#### [What is needed]
Scan the data below. Pull out each line where "floorplan" occurs.

(Dataset begins)

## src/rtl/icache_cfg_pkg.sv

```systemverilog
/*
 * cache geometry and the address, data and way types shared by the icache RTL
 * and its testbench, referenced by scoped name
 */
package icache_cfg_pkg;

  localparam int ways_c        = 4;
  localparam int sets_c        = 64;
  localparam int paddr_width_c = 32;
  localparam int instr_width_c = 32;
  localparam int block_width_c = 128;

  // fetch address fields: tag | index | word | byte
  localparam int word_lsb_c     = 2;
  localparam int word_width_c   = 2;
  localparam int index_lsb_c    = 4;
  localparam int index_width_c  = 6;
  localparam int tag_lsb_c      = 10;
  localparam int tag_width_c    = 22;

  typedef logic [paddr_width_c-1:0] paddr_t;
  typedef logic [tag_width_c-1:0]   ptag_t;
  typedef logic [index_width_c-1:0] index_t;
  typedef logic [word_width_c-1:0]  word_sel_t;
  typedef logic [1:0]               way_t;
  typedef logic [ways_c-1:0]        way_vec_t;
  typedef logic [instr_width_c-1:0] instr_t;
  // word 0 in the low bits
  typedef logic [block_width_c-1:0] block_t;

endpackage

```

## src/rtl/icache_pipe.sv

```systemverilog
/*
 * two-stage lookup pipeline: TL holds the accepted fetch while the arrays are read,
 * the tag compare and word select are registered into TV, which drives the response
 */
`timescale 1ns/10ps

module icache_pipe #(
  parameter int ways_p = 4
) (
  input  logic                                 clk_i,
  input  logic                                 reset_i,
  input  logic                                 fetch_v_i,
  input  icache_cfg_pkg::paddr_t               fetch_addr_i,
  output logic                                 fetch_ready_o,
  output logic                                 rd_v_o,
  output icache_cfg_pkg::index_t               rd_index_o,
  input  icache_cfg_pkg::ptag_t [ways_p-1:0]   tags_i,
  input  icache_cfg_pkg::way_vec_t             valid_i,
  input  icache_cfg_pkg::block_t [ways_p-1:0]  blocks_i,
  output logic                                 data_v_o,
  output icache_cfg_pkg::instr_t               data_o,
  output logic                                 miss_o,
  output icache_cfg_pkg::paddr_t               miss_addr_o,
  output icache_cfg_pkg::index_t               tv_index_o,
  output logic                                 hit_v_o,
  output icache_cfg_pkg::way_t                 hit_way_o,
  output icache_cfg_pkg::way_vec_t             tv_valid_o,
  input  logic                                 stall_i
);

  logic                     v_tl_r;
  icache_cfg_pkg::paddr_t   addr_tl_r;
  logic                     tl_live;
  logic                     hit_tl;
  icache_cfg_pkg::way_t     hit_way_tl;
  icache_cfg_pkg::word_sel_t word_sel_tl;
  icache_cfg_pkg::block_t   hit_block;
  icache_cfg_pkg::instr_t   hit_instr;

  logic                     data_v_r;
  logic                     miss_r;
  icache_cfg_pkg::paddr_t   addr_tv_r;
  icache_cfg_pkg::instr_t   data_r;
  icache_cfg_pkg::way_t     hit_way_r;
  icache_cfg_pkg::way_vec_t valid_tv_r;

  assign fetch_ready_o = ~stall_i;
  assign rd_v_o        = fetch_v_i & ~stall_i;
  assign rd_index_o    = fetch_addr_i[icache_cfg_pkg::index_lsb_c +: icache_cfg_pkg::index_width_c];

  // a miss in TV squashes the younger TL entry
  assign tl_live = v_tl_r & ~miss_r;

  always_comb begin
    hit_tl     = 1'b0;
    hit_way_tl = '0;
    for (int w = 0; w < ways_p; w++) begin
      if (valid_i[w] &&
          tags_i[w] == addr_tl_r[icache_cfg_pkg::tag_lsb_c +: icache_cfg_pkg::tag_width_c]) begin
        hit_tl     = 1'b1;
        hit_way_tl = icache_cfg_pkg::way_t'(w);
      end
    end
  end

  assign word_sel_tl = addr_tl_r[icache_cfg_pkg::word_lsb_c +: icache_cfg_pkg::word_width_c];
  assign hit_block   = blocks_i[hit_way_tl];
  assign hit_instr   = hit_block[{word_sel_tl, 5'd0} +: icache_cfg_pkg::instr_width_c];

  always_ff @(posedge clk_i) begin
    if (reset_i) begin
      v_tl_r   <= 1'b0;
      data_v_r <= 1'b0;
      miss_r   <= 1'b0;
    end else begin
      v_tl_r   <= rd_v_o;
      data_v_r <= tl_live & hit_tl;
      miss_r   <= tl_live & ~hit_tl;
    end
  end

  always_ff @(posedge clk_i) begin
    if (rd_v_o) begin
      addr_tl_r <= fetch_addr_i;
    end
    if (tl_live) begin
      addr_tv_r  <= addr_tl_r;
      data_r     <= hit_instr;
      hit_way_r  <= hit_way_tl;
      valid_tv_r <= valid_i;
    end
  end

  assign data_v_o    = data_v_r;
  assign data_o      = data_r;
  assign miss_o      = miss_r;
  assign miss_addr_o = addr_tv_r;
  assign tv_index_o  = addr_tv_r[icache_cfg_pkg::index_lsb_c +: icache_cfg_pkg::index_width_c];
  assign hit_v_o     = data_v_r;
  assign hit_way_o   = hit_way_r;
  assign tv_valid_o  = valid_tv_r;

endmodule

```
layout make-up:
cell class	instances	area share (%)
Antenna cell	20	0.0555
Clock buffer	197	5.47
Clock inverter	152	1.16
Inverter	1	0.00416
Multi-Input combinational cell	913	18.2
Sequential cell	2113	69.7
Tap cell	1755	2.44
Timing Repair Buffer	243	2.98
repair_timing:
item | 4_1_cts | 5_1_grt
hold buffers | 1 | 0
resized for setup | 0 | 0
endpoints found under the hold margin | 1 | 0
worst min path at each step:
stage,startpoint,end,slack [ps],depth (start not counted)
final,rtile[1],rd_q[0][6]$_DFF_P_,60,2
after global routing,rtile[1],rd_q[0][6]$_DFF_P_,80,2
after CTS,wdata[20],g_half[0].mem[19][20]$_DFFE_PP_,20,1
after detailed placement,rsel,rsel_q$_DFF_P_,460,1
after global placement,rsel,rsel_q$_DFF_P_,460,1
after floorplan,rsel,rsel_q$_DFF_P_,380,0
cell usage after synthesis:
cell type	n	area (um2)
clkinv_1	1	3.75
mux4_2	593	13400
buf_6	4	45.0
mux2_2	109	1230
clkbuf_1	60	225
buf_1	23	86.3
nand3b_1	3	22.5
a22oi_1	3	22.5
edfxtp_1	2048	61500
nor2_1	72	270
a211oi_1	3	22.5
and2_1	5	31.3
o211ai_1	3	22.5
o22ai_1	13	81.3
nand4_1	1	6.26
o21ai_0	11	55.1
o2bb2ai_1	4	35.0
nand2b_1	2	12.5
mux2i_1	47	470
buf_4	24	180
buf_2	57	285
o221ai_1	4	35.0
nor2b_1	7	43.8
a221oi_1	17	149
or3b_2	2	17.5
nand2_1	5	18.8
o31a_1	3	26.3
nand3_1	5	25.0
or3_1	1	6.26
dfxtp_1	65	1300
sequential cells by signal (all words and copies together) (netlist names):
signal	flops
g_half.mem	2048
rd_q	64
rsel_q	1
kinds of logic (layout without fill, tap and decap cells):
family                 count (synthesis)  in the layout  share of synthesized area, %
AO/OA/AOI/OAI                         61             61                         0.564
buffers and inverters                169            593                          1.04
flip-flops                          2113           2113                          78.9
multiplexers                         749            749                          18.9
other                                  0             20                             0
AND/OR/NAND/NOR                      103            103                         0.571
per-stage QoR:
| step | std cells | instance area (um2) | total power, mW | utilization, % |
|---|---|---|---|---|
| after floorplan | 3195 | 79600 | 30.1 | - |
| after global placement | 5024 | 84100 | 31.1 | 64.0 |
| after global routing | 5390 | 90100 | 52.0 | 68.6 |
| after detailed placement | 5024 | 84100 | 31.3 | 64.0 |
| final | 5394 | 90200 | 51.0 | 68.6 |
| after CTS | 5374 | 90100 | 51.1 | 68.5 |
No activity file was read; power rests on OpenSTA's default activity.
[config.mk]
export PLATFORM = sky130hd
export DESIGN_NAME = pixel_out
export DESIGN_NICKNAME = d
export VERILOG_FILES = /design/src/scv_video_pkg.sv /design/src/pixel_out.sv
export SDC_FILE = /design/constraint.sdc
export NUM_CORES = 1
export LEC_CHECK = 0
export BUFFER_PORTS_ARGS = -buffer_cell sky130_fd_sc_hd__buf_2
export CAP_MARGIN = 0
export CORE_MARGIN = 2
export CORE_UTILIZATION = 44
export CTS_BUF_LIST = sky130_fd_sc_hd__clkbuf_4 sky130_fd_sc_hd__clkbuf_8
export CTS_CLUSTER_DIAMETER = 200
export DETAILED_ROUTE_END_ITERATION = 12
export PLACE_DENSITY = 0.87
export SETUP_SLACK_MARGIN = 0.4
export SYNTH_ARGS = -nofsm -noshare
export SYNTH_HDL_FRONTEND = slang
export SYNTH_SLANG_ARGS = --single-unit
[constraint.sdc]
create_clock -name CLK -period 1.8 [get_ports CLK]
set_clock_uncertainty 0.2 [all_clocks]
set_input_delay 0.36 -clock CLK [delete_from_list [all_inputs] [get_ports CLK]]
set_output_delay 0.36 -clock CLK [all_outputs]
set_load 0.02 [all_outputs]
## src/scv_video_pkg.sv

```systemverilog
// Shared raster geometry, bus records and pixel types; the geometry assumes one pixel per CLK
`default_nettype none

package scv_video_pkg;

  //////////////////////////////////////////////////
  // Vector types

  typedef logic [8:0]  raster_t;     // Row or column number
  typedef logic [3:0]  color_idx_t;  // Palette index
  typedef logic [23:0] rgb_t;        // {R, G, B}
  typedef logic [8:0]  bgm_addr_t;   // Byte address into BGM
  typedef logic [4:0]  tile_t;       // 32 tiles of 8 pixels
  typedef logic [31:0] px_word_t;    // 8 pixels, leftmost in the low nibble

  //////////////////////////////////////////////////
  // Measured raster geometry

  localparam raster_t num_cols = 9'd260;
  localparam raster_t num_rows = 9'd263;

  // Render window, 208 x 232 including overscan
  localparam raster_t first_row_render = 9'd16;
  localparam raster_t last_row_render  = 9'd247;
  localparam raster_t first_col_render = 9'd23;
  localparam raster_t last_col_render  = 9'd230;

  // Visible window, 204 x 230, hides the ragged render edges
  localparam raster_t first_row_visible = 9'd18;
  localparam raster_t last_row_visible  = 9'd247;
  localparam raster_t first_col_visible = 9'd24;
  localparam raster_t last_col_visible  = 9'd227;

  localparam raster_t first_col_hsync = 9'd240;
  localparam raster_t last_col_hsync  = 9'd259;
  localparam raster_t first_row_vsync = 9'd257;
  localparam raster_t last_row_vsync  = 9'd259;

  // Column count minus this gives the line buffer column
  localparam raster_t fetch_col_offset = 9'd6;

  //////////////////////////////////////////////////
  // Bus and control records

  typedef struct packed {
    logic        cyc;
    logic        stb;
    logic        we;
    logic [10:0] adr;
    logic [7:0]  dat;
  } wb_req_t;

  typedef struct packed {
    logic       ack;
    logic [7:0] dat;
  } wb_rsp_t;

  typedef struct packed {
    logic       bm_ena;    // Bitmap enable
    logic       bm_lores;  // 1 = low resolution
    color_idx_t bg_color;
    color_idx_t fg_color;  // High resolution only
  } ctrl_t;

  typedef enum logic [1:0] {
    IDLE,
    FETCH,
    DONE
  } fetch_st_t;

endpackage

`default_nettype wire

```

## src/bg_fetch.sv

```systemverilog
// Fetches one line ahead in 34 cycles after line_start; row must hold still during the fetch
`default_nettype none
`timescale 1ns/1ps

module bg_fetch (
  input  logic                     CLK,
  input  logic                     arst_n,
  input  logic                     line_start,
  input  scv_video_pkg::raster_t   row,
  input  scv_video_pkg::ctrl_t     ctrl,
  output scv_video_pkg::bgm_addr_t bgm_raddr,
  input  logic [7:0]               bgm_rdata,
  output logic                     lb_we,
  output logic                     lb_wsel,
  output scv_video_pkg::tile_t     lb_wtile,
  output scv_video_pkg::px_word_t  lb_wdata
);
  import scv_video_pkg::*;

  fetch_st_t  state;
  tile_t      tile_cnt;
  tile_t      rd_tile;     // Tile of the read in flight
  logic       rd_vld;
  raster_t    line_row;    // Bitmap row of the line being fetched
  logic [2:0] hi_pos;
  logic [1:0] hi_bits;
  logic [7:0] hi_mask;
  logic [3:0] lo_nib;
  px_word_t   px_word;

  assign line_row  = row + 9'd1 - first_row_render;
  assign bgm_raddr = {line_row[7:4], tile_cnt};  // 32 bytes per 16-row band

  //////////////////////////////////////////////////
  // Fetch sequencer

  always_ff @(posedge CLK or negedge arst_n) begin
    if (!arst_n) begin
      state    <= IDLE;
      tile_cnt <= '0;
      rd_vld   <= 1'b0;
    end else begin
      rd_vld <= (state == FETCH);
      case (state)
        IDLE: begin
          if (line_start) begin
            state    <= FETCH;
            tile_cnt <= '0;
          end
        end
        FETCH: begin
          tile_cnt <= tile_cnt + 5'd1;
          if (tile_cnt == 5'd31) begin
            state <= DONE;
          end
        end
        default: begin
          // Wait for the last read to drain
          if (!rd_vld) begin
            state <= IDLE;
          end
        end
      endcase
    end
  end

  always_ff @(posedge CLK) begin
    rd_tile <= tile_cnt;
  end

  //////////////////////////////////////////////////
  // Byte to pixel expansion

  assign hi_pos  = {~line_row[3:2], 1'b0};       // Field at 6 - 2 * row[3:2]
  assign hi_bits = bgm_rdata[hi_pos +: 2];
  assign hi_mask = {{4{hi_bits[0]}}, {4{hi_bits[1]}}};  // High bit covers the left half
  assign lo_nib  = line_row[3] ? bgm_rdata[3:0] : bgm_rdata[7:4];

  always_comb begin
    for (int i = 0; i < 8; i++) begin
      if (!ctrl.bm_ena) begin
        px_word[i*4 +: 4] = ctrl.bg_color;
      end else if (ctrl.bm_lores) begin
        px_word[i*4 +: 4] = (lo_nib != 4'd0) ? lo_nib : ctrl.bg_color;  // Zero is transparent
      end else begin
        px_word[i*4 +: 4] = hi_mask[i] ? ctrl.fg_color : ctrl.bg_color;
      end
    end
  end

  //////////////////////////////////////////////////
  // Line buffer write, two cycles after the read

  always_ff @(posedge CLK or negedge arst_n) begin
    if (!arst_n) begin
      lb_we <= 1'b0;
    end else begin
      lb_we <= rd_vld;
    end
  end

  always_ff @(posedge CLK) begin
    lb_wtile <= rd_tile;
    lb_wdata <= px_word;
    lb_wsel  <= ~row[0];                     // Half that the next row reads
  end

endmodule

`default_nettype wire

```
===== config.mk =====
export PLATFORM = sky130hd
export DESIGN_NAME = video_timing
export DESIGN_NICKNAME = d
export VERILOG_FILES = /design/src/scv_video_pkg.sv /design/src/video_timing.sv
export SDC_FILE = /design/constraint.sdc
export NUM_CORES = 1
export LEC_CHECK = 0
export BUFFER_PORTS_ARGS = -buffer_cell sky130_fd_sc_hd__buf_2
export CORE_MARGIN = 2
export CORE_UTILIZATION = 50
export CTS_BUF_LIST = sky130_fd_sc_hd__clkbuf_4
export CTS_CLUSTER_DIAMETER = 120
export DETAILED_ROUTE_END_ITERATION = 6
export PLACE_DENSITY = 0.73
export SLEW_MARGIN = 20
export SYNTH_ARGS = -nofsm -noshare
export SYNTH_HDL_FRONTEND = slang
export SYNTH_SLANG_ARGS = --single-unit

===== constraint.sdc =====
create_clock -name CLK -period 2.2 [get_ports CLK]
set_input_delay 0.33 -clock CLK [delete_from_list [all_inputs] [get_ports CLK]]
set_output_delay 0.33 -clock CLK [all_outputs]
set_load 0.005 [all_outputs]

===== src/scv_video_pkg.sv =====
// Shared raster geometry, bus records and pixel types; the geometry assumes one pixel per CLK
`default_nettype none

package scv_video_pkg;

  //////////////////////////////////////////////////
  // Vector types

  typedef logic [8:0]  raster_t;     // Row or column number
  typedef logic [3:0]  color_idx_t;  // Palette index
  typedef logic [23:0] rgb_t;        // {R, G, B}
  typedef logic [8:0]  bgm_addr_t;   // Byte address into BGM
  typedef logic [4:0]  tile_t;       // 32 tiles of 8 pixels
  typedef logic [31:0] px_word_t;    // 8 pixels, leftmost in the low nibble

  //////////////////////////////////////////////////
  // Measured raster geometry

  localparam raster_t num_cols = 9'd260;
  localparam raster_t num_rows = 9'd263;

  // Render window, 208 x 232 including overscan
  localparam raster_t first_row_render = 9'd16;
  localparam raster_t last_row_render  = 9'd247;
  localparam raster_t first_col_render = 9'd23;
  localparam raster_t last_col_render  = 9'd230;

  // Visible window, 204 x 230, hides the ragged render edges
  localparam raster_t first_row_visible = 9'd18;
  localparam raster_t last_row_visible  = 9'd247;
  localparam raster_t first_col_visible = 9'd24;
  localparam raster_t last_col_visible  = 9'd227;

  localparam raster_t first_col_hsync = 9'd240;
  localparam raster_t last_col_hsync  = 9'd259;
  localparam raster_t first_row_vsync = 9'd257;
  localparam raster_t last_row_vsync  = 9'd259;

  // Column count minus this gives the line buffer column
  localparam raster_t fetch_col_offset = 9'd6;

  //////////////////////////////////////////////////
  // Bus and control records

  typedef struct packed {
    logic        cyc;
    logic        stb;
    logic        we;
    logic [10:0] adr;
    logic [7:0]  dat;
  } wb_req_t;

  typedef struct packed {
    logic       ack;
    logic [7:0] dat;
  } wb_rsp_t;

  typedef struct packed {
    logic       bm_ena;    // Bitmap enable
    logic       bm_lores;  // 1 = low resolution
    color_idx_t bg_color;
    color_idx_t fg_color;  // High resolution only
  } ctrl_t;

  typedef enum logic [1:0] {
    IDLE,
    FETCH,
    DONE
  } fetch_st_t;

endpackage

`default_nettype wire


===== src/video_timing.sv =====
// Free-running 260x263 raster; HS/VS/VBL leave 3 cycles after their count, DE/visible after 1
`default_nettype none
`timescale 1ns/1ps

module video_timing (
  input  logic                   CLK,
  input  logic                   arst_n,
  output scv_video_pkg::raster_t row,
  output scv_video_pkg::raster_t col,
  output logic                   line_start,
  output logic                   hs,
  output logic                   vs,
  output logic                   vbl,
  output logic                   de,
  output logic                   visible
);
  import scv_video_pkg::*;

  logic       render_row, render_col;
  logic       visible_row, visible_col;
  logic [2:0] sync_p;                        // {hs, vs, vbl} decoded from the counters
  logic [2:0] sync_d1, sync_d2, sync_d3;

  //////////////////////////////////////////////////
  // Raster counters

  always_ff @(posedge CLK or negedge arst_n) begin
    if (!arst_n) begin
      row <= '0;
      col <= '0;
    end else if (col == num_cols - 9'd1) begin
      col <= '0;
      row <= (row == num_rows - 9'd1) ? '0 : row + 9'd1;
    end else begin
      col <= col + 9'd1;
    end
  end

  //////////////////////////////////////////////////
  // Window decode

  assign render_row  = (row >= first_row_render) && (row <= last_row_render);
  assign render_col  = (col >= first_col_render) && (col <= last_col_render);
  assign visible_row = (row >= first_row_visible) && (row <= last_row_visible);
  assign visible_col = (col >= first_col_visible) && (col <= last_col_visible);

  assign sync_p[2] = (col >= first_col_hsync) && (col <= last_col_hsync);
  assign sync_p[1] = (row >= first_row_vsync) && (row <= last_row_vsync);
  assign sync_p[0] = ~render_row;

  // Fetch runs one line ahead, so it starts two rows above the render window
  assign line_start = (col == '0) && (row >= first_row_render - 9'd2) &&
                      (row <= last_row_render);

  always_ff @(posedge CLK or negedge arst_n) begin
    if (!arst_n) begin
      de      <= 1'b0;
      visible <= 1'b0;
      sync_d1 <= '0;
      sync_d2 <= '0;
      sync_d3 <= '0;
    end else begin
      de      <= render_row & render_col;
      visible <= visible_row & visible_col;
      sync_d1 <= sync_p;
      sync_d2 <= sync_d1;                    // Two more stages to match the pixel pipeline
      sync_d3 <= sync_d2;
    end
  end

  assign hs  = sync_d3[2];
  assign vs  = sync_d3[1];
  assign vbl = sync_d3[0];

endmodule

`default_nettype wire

(Dataset ends)

#### [Solved exercise]
after floorplan,rsel,rsel_q$_DFF_P_,380,0
| after floorplan | 3195 | 79600 | 30.1 | - |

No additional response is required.